The location service would send back a country code in a JSON object
which we can use to look up appropriate bridge settings in our map
described above.
### Problems
So the functionality of this approach is pretty easy to implement: tweak
some prefs, make an XMLHttpRequest, change the prefs back.
One possible problem we may face is if censors start blocking Mozilla's
location services. Maybe we should have a pool of location service
providers to make this more difficult (though we would need to do the
research and figure out how feasible this is from a cost perspective).
It is also possible to add location service functionality to moat,
though this would also be a bit of an engineering endeavor.
If we move forward with Mozilla's location services, we will need to
acquire an API key, but I would not expect this to be an issue. We will
also need to make arrangements with them to surpass the current limit of
100,000 daily API requests ( see:
https://location.services.mozilla.com/terms )

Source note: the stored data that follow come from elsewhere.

File: config.mk
export PLATFORM = sky130hd
export DESIGN_NAME = bmec_front
export DESIGN_NICKNAME = d
export VERILOG_FILES = /design/src/hw/rtl/bmec_pkg.sv /design/src/hw/rtl/bmec_front.sv
export SDC_FILE = /design/constraint.sdc
export NUM_CORES = 1
export LEC_CHECK = 0
export BUFFER_PORTS_ARGS = -buffer_cell sky130_fd_sc_hd__buf_2
export CORE_MARGIN = 10
export CORE_UTILIZATION = 35
export CTS_CLUSTER_SIZE = 16
export DETAILED_ROUTE_END_ITERATION = 8
export PLACE_DENSITY = 0.55
export SLEW_MARGIN = 10
export SYNTH_ARGS = -nofsm -noshare
export SYNTH_HDL_FRONTEND = slang
export SYNTH_SLANG_ARGS = --single-unit
export TNS_END_PERCENT = 1
File: constraint.sdc
create_clock -name clock -period 5.6 [get_ports clock]
set_input_delay 0.56 -clock clock [delete_from_list [all_inputs] [get_ports clock]]
set_output_delay 0.56 -clock clock [all_outputs]
set_load 0.02 [all_outputs]
## src/hw/rtl/bmec_pkg.sv

```systemverilog
`timescale 1ns / 1ps
// ----------------------------------------------------------------------------
// bmec_pkg
// Shared codes and fixed field widths of the 5x5 box-mean core.
// ----------------------------------------------------------------------------
package bmec_pkg;

   localparam int CHAN_W = 8;
   localparam int PIX_W  = 3 * CHAN_W;
   localparam int CSR_W  = 12;
   localparam int CSR_IDX_W = 2;

   localparam logic OP_PIXEL = 1'b0;
   localparam logic OP_DRAIN = 1'b1;

   localparam logic [CSR_IDX_W-1:0] CSR_IMAGE_WIDTH  = 2'd0;
   localparam logic [CSR_IDX_W-1:0] CSR_IMAGE_HEIGHT = 2'd1;

   localparam logic [CSR_W-1:0] RESET_WIDTH  = 12'd640;
   localparam logic [CSR_W-1:0] RESET_HEIGHT = 12'd480;

endpackage

```

## src/hw/rtl/bmec_back.sv

```systemverilog
`timescale 1ns / 1ps
// ----------------------------------------------------------------------------
// bmec_back
// Walks the window of one queued job through the row store, sums the inside
// neighbours, divides by their count one quotient bit a cycle and holds the
// result for the output channel.
// ----------------------------------------------------------------------------
module bmec_back import bmec_pkg::*; #(
   parameter int MAX_WIDTH     = 2048,
   parameter int MAX_HEIGHT    = 2048,
   parameter int WINDOW_RADIUS = 2,
   localparam int CLW   = $clog2(MAX_WIDTH + 1),
   localparam int HW    = $clog2(MAX_HEIGHT + WINDOW_RADIUS + 2),
   localparam int DEPTH = (2 * WINDOW_RADIUS + 2) * MAX_WIDTH,
   localparam int AW    = $clog2(DEPTH),
   localparam int LAGW  = $clog2(WINDOW_RADIUS * MAX_WIDTH + WINDOW_RADIUS + 1),
   localparam int JW    = HW + CLW + AW + 1,
   localparam int TAPS  = (2 * WINDOW_RADIUS + 1) * (2 * WINDOW_RADIUS + 1),
   localparam int CNTW  = $clog2(TAPS + 1),
   localparam int SW    = $clog2(TAPS * 255 + 1),
   localparam int RW    = $clog2(WINDOW_RADIUS + 1) + 1,
   localparam int XW    = HW + 2,
   localparam int YW    = CLW + 2
) (
   input  logic              clock,
   input  logic              reset,
   input  logic [CLW-1:0]    width,
   input  logic [HW-1:0]     height,
   input  logic [LAGW-1:0]   lag,
   input  logic              job_empty,
   input  logic [JW-1:0]     job_data,
   output logic              job_pop,
   output logic              idle,
   output logic [AW-1:0]     rd_addr,
   input  logic [PIX_W-1:0]  rd_data,
   output logic              rsp_valid,
   input  logic              rsp_stall,
   output logic [CHAN_W-1:0] rsp_mean_red,
   output logic [CHAN_W-1:0] rsp_mean_green,
   output logic [CHAN_W-1:0] rsp_mean_blue,
   output logic              rsp_frame_last
);

   typedef enum logic [2:0] {
      B_IDLE,
      B_READ,
      B_FIN,
      B_DIV,
      B_OUT
   } state_type;

   state_type            state_ff, state_in;
   logic [HW-1:0]        row_ff, row_in;
   logic [CLW-1:0]       col_ff, col_in;
   logic                 last_ff, last_in;
   logic signed [RW-1:0] dr_ff, dr_in;
   logic signed [RW-1:0] dc_ff, dc_in;
   logic [AW-1:0]        addr_ff, addr_in;
   logic                 pend_ff, pend_in;
   logic [SW-1:0]        sum_r_ff, sum_r_in;
   logic [SW-1:0]        sum_g_ff, sum_g_in;
   logic [SW-1:0]        sum_b_ff, sum_b_in;
   logic [CNTW-1:0]      cnt_ff, cnt_in;
   logic [2:0]           bit_ff, bit_in;
   logic [CHAN_W-1:0]    q_r_ff, q_r_in;
   logic [CHAN_W-1:0]    q_g_ff, q_g_in;
   logic [CHAN_W-1:0]    q_b_ff, q_b_in;
   logic                 rsp_valid_ff, rsp_valid_in;
   logic [CHAN_W-1:0]    rsp_r_ff, rsp_r_in;
   logic [CHAN_W-1:0]    rsp_g_ff, rsp_g_in;
   logic [CHAN_W-1:0]    rsp_b_ff, rsp_b_in;
   logic                 rsp_last_ff, rsp_last_in;

   logic [HW-1:0]        j_row;
   logic [CLW-1:0]       j_col;
   logic [AW-1:0]        j_addr;
   logic                 j_last;
   logic [AW:0]          base_sum;
   logic [AW:0]          step_a;
   logic [AW:0]          step_b;
   logic [AW:0]          step_one;
   logic signed [XW-1:0] xs;
   logic signed [YW-1:0] ys;
   logic                 in_frame;
   logic [SW-1:0]        dvs;

   assign {j_row, j_col, j_addr, j_last} = job_data;

   assign xs = $signed({2'b00, row_ff}) + XW'(dr_ff);
   assign ys = $signed({2'b00, col_ff}) + YW'(dc_ff);
   assign in_frame = (xs >= 0) && (xs < $signed({2'b00, height}))
                  && (ys >= 0) && (ys < $signed({2'b00, width}));

   assign dvs = SW'(cnt_ff) << bit_ff;

   always_comb begin
      if ({1'b0, j_addr} >= (AW+1)'(lag)) begin
         base_sum = {1'b0, j_addr} - (AW+1)'(lag);
      end else begin
         base_sum = {1'b0, j_addr} + (AW+1)'(DEPTH) - (AW+1)'(lag);
      end
      step_one = {1'b0, addr_ff} + 1'b1;
      if (step_one >= (AW+1)'(DEPTH)) begin
         step_one = step_one - (AW+1)'(DEPTH);
      end
      step_a = {1'b0, addr_ff} + (AW+1)'(width);
      if (step_a >= (AW+1)'(DEPTH)) begin
         step_a = step_a - (AW+1)'(DEPTH);
      end
      if (step_a >= (AW+1)'(2 * WINDOW_RADIUS)) begin
         step_b = step_a - (AW+1)'(2 * WINDOW_RADIUS);
      end else begin
         step_b = step_a + (AW+1)'(DEPTH) - (AW+1)'(2 * WINDOW_RADIUS);
      end
   end

   always_comb begin
      state_in     = state_ff;
      row_in       = row_ff;
      col_in       = col_ff;
      last_in      = last_ff;
      dr_in        = dr_ff;
      dc_in        = dc_ff;
      addr_in      = addr_ff;
      pend_in      = 1'b0;
      sum_r_in     = sum_r_ff;
      sum_g_in     = sum_g_ff;
      sum_b_in     = sum_b_ff;
      cnt_in       = cnt_ff;
      bit_in       = bit_ff;
      q_r_in       = q_r_ff;
      q_g_in       = q_g_ff;
      q_b_in       = q_b_ff;
      rsp_valid_in = rsp_valid_ff && rsp_stall;
      rsp_r_in     = rsp_r_ff;
      rsp_g_in     = rsp_g_ff;
      rsp_b_in     = rsp_b_ff;
      rsp_last_in  = rsp_last_ff;
      job_pop      = 1'b0;

      if (pend_ff) begin
         sum_r_in = sum_r_ff + SW'(rd_data[3*CHAN_W-1:2*CHAN_W]);
         sum_g_in = sum_g_ff + SW'(rd_data[2*CHAN_W-1:CHAN_W]);
         sum_b_in = sum_b_ff + SW'(rd_data[CHAN_W-1:0]);
         cnt_in   = cnt_ff + 1'b1;
      end

      case (state_ff)
         B_IDLE: begin
            if (!job_empty) begin
               job_pop  = 1'b1;
               row_in   = j_row;
               col_in   = j_col;
               last_in  = j_last;
               dr_in    = -RW'(WINDOW_RADIUS);
               dc_in    = -RW'(WINDOW_RADIUS);
               addr_in  = base_sum[AW-1:0];
               sum_r_in = '0;
               sum_g_in = '0;
               sum_b_in = '0;
               cnt_in   = '0;
               state_in = B_READ;
            end
         end
         B_READ: begin
            pend_in = in_frame;
            if (dc_ff == RW'(WINDOW_RADIUS)) begin
               dc_in   = -RW'(WINDOW_RADIUS);
               dr_in   = dr_ff + 1'b1;
               addr_in = step_b[AW-1:0];
               if (dr_ff == RW'(WINDOW_RADIUS)) begin
                  state_in = B_FIN;
               end
            end else begin
               dc_in   = dc_ff + 1'b1;
               addr_in = step_one[AW-1:0];
            end
         end
         B_FIN: begin
            bit_in   = 3'd7;
            q_r_in   = '0;
            q_g_in   = '0;
            q_b_in   = '0;
            state_in = B_DIV;
         end
         B_DIV: begin
            if (sum_r_ff >= dvs) begin
               sum_r_in = sum_r_ff - dvs;
               q_r_in[bit_ff] = 1'b1;
            end
            if (sum_g_ff >= dvs) begin
               sum_g_in = sum_g_ff - dvs;
               q_g_in[bit_ff] = 1'b1;
            end
            if (sum_b_ff >= dvs) begin
               sum_b_in = sum_b_ff - dvs;
               q_b_in[bit_ff] = 1'b1;
            end
            bit_in = bit_ff - 1'b1;
            if (bit_ff == 3'd0) begin
               state_in = B_OUT;
            end
         end
         B_OUT: begin
            if (!rsp_valid_ff || !rsp_stall) begin
               rsp_valid_in = 1'b1;
               rsp_r_in     = q_r_ff;
               rsp_g_in     = q_g_ff;
               rsp_b_in     = q_b_ff;
               rsp_last_in  = last_ff;
               state_in     = B_IDLE;
            end
         end
         default: begin
            state_in = B_IDLE;
         end
      endcase
   end

   always_ff @(posedge clock) begin
      if (reset) begin
         state_ff     <= B_IDLE;
         pend_ff      <= 1'b0;
         rsp_valid_ff <= 1'b0;
      end else begin
         state_ff     <= state_in;
         pend_ff      <= pend_in;
         rsp_valid_ff <= rsp_valid_in;
      end
      row_ff      <= row_in;
      col_ff      <= col_in;
      last_ff     <= last_in;
      dr_ff       <= dr_in;
      dc_ff       <= dc_in;
      addr_ff     <= addr_in;
      sum_r_ff    <= sum_r_in;
      sum_g_ff    <= sum_g_in;
      sum_b_ff    <= sum_b_in;
      cnt_ff      <= cnt_in;
      bit_ff      <= bit_in;
      q_r_ff      <= q_r_in;
      q_g_ff      <= q_g_in;
      q_b_ff      <= q_b_in;
      rsp_r_ff    <= rsp_r_in;
      rsp_g_ff    <= rsp_g_in;
      rsp_b_ff    <= rsp_b_in;
      rsp_last_ff <= rsp_last_in;
   end

   assign idle           = (state_ff == B_IDLE);
   assign rd_addr        = addr_ff;
   assign rsp_valid      = rsp_valid_ff;
   assign rsp_mean_red   = rsp_r_ff;
   assign rsp_mean_green = rsp_g_ff;
   assign rsp_mean_blue  = rsp_b_ff;
   assign rsp_frame_last = rsp_last_ff;

endmodule

```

The big challenge here is engineering the right UX which maintains our
users trust. I think we need to be very explicit with this convenience
feature, and definitely not just have it silently happen in the
background. Users should also be able to opt-out, and manually select
their country for the purposes of getting the right settings out of the
above mentioned map.
It should be very difficult to accidentally enable this automatic
lookup. This will likely require a fair bit of iteration on the
about:torconnect page design and flow.